By his own admission, Bissell was very much a day dreamer at GA.

"I was a guy who you would expect to go to LA and try to get into the movie business," said Bissell, who transferred to GA before the start of ninth grade. "I wasn't the perfect student."

But, a number of teachers and coaches, including Peter McVeigh 1760, Roger Eastlake '59, Ted Haynie 1760, Peter "Doc" Drewniany 1760, and Edwin Probert II 1760, saw Bissell's passion and, like they did with so many students over the years, encouraged and guided him along the way.

"They saw I was wide-eyed, and I wanted to expand my scope of life and do something extraordinary," said Bissell. "For me, when I got to GA, my outlook on the future changed. I noticed that everyone had a different eye for the future—it felt like there was no limit for my new set of friends.

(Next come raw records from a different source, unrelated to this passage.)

$ cat src/rtl/led_pkg.sv
// rtl/led_pkg.sv - shared mode encodings and PWM width for the LED pattern generator
package led_pkg;

  typedef enum logic [1:0] {
    MODE_COUNT   = 2'd0,
    MODE_SCAN    = 2'd1,
    MODE_BREATHE = 2'd2,
    MODE_OFF     = 2'd3
  } led_mode_e;

  localparam int PWM_W = 8;

endpackage

$ cat src/rtl/led_pwm.sv
// rtl/led_pwm.sv - free-running PWM counter and duty comparator for BREATHE mode
module led_pwm
  import led_pkg::*;
(
  input  logic             clk,
  input  logic             rst,
  input  logic [PWM_W-1:0] duty,
  output logic             on
);

  logic [PWM_W-1:0] pwm_cnt;

  // Runs every cycle regardless of pause so the PWM carrier never stalls.
  always_ff @(posedge clk or posedge rst) begin
    if (rst) pwm_cnt <= '0;
    else     pwm_cnt <= pwm_cnt + 1'b1;
  end

  assign on = (pwm_cnt < duty);

endmodule

$ cat src/rtl/led_pattern_gen.sv
// rtl/led_pattern_gen.sv - LED pattern generator: prescaler, mode register, pattern FSM, led register
// BREATHE mode and its PWM logic are compiled in only with LED_PATTERN_BREATHE_EN.
module led_pattern_gen
  import led_pkg::*;
#(
  parameter int N_LED        = 8,
  parameter int TICK_DIV     = 4194304,
  parameter int BREATHE_STEP = 16
) (
  input  logic             clk,
  input  logic             rst,
  input  logic [1:0]       mode,
  input  logic             pause,
  output logic [N_LED-1:0] led,
  output logic             tick
);

  localparam int PRE_W = $clog2(TICK_DIV);
  localparam int POS_W = (N_LED > 1) ? $clog2(N_LED) : 1;
  localparam logic [PRE_W-1:0] PRE_MAX = PRE_W'(TICK_DIV - 1);
  localparam logic [POS_W-1:0] POS_MAX = POS_W'(N_LED - 1);

  logic [PRE_W-1:0] pre_q, pre_d;
  led_mode_e        act_q, act_d, req_mode;
  logic [N_LED-1:0] cnt_q, cnt_d;
  logic [POS_W-1:0] pos_q, pos_d;
  logic             dir_up_q, dir_up_d;
  logic [N_LED-1:0] led_d;

`ifdef LED_PATTERN_BREATHE_EN
  localparam logic [PWM_W:0] STEP    = (PWM_W + 1)'(BREATHE_STEP);
  localparam logic [PWM_W:0] PWM_MAX = {1'b0, {PWM_W{1'b1}}};

  logic [PWM_W-1:0] duty_q, duty_d;
  logic             ramp_up_q, ramp_up_d;
  logic [PWM_W:0]   duty_up;
  logic             pwm_on;

  assign duty_up  = {1'b0, duty_q} + STEP;
  assign req_mode = led_mode_e'(mode);

  led_pwm u_pwm (
    .clk  (clk),
    .rst  (rst),
    .duty (duty_q),
    .on   (pwm_on)
  );
`else
  // Without BREATHE support, mode 2 is folded into OFF at the mode register.
  assign req_mode = (led_mode_e'(mode) == MODE_BREATHE) ? MODE_OFF : led_mode_e'(mode);
`endif

  assign tick = (pre_q == PRE_MAX) && !pause;

  always_comb begin
    pre_d    = pre_q;
    act_d    = act_q;
    cnt_d    = cnt_q;
    pos_d    = pos_q;
    dir_up_d = dir_up_q;
`ifdef LED_PATTERN_BREATHE_EN
    duty_d    = duty_q;
    ramp_up_d = ramp_up_q;
`endif
    if (!pause) pre_d = tick ? '0 : pre_q + 1'b1;

    if (tick) begin
      if (req_mode != act_q) begin
        // A mode switch restarts the pattern instead of advancing it.
        act_d    = req_mode;
        cnt_d    = '0;
        pos_d    = '0;
        dir_up_d = 1'b1;
`ifdef LED_PATTERN_BREATHE_EN
        duty_d    = '0;
        ramp_up_d = 1'b1;
`endif
      end else begin
        case (act_q)
          MODE_COUNT: cnt_d = cnt_q + 1'b1;
          MODE_SCAN: begin
            if (N_LED == 1) begin
              pos_d = '0;
            end else if (dir_up_q) begin
              if (pos_q == POS_MAX) begin
                dir_up_d = 1'b0;
                pos_d    = pos_q - 1'b1;
              end else begin
                pos_d = pos_q + 1'b1;
              end
            end else begin
              if (pos_q == '0) begin
                dir_up_d = 1'b1;
                pos_d    = pos_q + 1'b1;
              end else begin
                pos_d = pos_q - 1'b1;
              end
            end
          end
`ifdef LED_PATTERN_BREATHE_EN
          MODE_BREATHE: begin
            // Reversing on saturation holds each endpoint for a single tick.
            if (ramp_up_q) begin
              if (duty_up >= PWM_MAX) begin
                duty_d    = PWM_MAX[PWM_W-1:0];
                ramp_up_d = 1'b0;
              end else begin
                duty_d = duty_up[PWM_W-1:0];
              end
            end else begin
              if ({1'b0, duty_q} <= STEP) begin
                duty_d    = '0;
                ramp_up_d = 1'b1;
              end else begin
                duty_d = duty_q - STEP[PWM_W-1:0];
              end
            end
          end
`endif
          default: ;
        endcase
      end
    end

    led_d = '0;
    case (act_q)
      MODE_COUNT:   led_d = cnt_q;
      MODE_SCAN:    led_d = N_LED'(1) << pos_q;
`ifdef LED_PATTERN_BREATHE_EN
      MODE_BREATHE: led_d = {N_LED{pwm_on}};
`endif
      default:      led_d = '0;
    endcase
  end

  always_ff @(posedge clk or posedge rst) begin
    if (rst) begin
      pre_q     <= '0;
      act_q     <= MODE_COUNT;
      cnt_q     <= '0;
      pos_q     <= '0;
      dir_up_q  <= 1'b1;
      led       <= '0;
`ifdef LED_PATTERN_BREATHE_EN
      duty_q    <= '0;
      ramp_up_q <= 1'b1;
`endif
    end else begin
      pre_q     <= pre_d;
      act_q     <= act_d;
      cnt_q     <= cnt_d;
      pos_q     <= pos_d;
      dir_up_q  <= dir_up_d;
      led       <= led_d;
`ifdef LED_PATTERN_BREATHE_EN
      duty_q    <= duty_d;
      ramp_up_q <= ramp_up_d;
`endif
    end
  end

endmodule

$ cat config.mk
export PLATFORM = sky130hd
export DESIGN_NAME = led_pattern_gen
export DESIGN_NICKNAME = d
export VERILOG_FILES = /design/src/rtl/led_pkg.sv /design/src/rtl/led_pwm.sv /design/src/rtl/led_pattern_gen.sv
export SDC_FILE = /design/constraint.sdc
export NUM_CORES = 1
export LEC_CHECK = 0
export CAP_MARGIN = 20
export CORE_UTILIZATION = 49
export DETAILED_ROUTE_END_ITERATION = 6
export DONT_BUFFER_PORTS = 1
export MAX_ROUTING_LAYER = met4
export SETUP_SLACK_MARGIN = 0.1
export SLEW_MARGIN = 5
export SYNTH_ARGS = -nofsm -noshare
export SYNTH_HDL_FRONTEND = slang
export SYNTH_SLANG_ARGS = --single-unit
$ cat constraint.sdc
create_clock -name clk -period 4.25 [get_ports clk]
set_clock_uncertainty 0.2 [all_clocks]
set_input_delay 0.85 -clock clk [delete_from_list [all_inputs] [get_ports clk]]
set_output_delay 0.85 -clock clk [all_outputs]
set_load 0.1 [all_outputs]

It's like, 'what can we do to have some sort of impact?' I think that was great, and I think that was instilled in me...It was the best decision my parents ever made."

Bissell was active in the Belfry Club where he played the leads and served as club president his senior year. He was also a member of the Barbershoppers, the Madrigals, choir, and ski club, as well as the golf, lacrosse, soccer, and tennis teams. But really, it was Belfry that had the biggest impact on him.

"Belfry was a huge part of my time there," said Bissell. "Mr. Probert and Doc—I learned a lot from them. They are lovely people, and I owe them a lot; they are just so passionate for storytelling."

That passion now lives inside Bissell, and he is able to share it with the world.